- _Problem details_: Output all of the entries exactly as they are given.

- _Raw data_:

File: config.mk
export PLATFORM = sky130hd
export DESIGN_NAME = uart_top
export DESIGN_NICKNAME = d
export VERILOG_FILES = /design/src/hw/uart_pkg.sv /design/src/hw/uart_baud_gen.sv /design/src/hw/uart_rx.sv /design/src/hw/uart_rx_port.sv /design/src/hw/uart_top.sv /design/src/hw/uart_tx.sv /design/src/hw/uart_tx_port.sv
export VERILOG_INCLUDE_DIRS = /design/src /design/src/hw
export SDC_FILE = /design/constraint.sdc
export NUM_CORES = 1
export LEC_CHECK = 0
export BUFFER_PORTS_ARGS = -buffer_cell sky130_fd_sc_hd__buf_2
export CAP_MARGIN = 0
export CORE_MARGIN = 2
export CORE_UTILIZATION = 40
export CTS_CLUSTER_SIZE = 28
export DETAILED_ROUTE_END_ITERATION = 12
export GPL_ROUTABILITY_DRIVEN = 0
export HOLD_SLACK_MARGIN = 0.06
export SLEW_MARGIN = 0
export SYNTH_ARGS = -nofsm -noshare
export SYNTH_HDL_FRONTEND = slang
export SYNTH_SLANG_ARGS = --single-unit
File: constraint.sdc
create_clock -name clk -period 2.75 [get_ports clk]
set_clock_uncertainty 0.15 [all_clocks]
set_input_delay 0.1375 -clock clk [delete_from_list [all_inputs] [get_ports clk]]
set_output_delay 0.1375 -clock clk [all_outputs]
set_load 0.005 [all_outputs]
File: src/hw/uart_defines.svh
`ifndef UART_DEFINES_SVH
`define UART_DEFINES_SVH

// System clock in Hz
`define UART_CLK_FREQ 1_600_000

// Line rate in bits per second
`define UART_BAUD_RATE 10_000

// Oversample ticks per bit
`define UART_OVERSAMPLE 16

// 0 none, 1 even, 2 odd
`define UART_PARITY 1

`endif

File: src/hw/uart_pkg.sv
`include "uart_defines.svh"

package uart_pkg;

    typedef enum logic [1:0] {
        PAR_NONE = 2'd0,
        PAR_EVEN = 2'd1,
        PAR_ODD  = 2'd2
    } parity_mode_e;

    localparam parity_mode_e PARITY_MODE = parity_mode_e'(`UART_PARITY);

    typedef enum logic [2:0] {
        TX_IDLE,
        TX_START,
        TX_DATA,
        TX_PARITY,
        TX_STOP
    } tx_state_e;

    typedef enum logic [2:0] {
        RX_IDLE,
        RX_START,
        RX_DATA,
        RX_PARITY,
        RX_STOP
    } rx_state_e;

    // Received byte plus its status
    typedef struct packed {
        logic [7:0] data;
        logic       parity_err;
        logic       frame_err;
        logic       overrun;    // Set later by the holding port
    } rx_word_t;

endpackage

File: src/hw/uart_baud_gen.sv
`include "uart_defines.svh"

module uart_baud_gen (
    input  logic clk,
    input  logic rst,
    output logic tick
);

    localparam int unsigned DIV   = `UART_CLK_FREQ / (`UART_BAUD_RATE * `UART_OVERSAMPLE);
    localparam int unsigned CNT_W = $clog2(DIV + 1);

    logic [CNT_W-1:0] cnt;

    // Down-counter, tick on terminal count
    always_ff @(posedge clk or posedge rst) begin
        if (rst) begin
            cnt  <= CNT_W'(DIV - 1);
            tick <= 1'b0;
        end else if (cnt == '0) begin
            cnt  <= CNT_W'(DIV - 1);
            tick <= 1'b1;
        end else begin
            cnt  <= cnt - 1'b1;
            tick <= 1'b0;
        end
    end

    // A divider of 1 would hold tick high and break both engines
    assert property (@(posedge clk) DIV >= 2)
        else $error("baud divider %0d below 2", DIV);

endmodule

- _Solution for this problem_:
File: config.mk
export PLATFORM = sky130hd
export DESIGN_NAME = uart_top
export DESIGN_NICKNAME = d
export VERILOG_FILES = /design/src/hw/uart_pkg.sv /design/src/hw/uart_baud_gen.sv /design/src/hw/uart_rx.sv /design/src/hw/uart_rx_port.sv /design/src/hw/uart_top.sv /design/src/hw/uart_tx.sv /design/src/hw/uart_tx_port.sv
export VERILOG_INCLUDE_DIRS = /design/src /design/src/hw
export SDC_FILE = /design/constraint.sdc
export NUM_CORES = 1
export LEC_CHECK = 0
export BUFFER_PORTS_ARGS = -buffer_cell sky130_fd_sc_hd__buf_2
export CAP_MARGIN = 0
export CORE_MARGIN = 2
export CORE_UTILIZATION = 40
export CTS_CLUSTER_SIZE = 28
export DETAILED_ROUTE_END_ITERATION = 12
export GPL_ROUTABILITY_DRIVEN = 0
export HOLD_SLACK_MARGIN = 0.06
export SLEW_MARGIN = 0
export SYNTH_ARGS = -nofsm -noshare
export SYNTH_HDL_FRONTEND = slang
export SYNTH_SLANG_ARGS = --single-unit
File: constraint.sdc
create_clock -name clk -period 2.75 [get_ports clk]
set_clock_uncertainty 0.15 [all_clocks]
set_input_delay 0.1375 -clock clk [delete_from_list [all_inputs] [get_ports clk]]
set_output_delay 0.1375 -clock clk [all_outputs]
set_load 0.005 [all_outputs]
File: src/hw/uart_defines.svh
`ifndef UART_DEFINES_SVH
`define UART_DEFINES_SVH

// System clock in Hz
`define UART_CLK_FREQ 1_600_000

// Line rate in bits per second
`define UART_BAUD_RATE 10_000

// Oversample ticks per bit
`define UART_OVERSAMPLE 16

// 0 none, 1 even, 2 odd
`define UART_PARITY 1

`endif

File: src/hw/uart_pkg.sv
`include "uart_defines.svh"

package uart_pkg;

    typedef enum logic [1:0] {
        PAR_NONE = 2'd0,
        PAR_EVEN = 2'd1,
        PAR_ODD  = 2'd2
    } parity_mode_e;

    localparam parity_mode_e PARITY_MODE = parity_mode_e'(`UART_PARITY);

    typedef enum logic [2:0] {
        TX_IDLE,
        TX_START,
        TX_DATA,
        TX_PARITY,
        TX_STOP
    } tx_state_e;

    typedef enum logic [2:0] {
        RX_IDLE,
        RX_START,
        RX_DATA,
        RX_PARITY,
        RX_STOP
    } rx_state_e;

    // Received byte plus its status
    typedef struct packed {
        logic [7:0] data;
        logic       parity_err;
        logic       frame_err;
        logic       overrun;    // Set later by the holding port
    } rx_word_t;

endpackage

File: src/hw/uart_baud_gen.sv
`include "uart_defines.svh"

module uart_baud_gen (
    input  logic clk,
    input  logic rst,
    output logic tick
);

    localparam int unsigned DIV   = `UART_CLK_FREQ / (`UART_BAUD_RATE * `UART_OVERSAMPLE);
    localparam int unsigned CNT_W = $clog2(DIV + 1);

    logic [CNT_W-1:0] cnt;

    // Down-counter, tick on terminal count
    always_ff @(posedge clk or posedge rst) begin
        if (rst) begin
            cnt  <= CNT_W'(DIV - 1);
            tick <= 1'b0;
        end else if (cnt == '0) begin
            cnt  <= CNT_W'(DIV - 1);
            tick <= 1'b1;
        end else begin
            cnt  <= cnt - 1'b1;
            tick <= 1'b0;
        end
    end

    // A divider of 1 would hold tick high and break both engines
    assert property (@(posedge clk) DIV >= 2)
        else $error("baud divider %0d below 2", DIV);

endmodule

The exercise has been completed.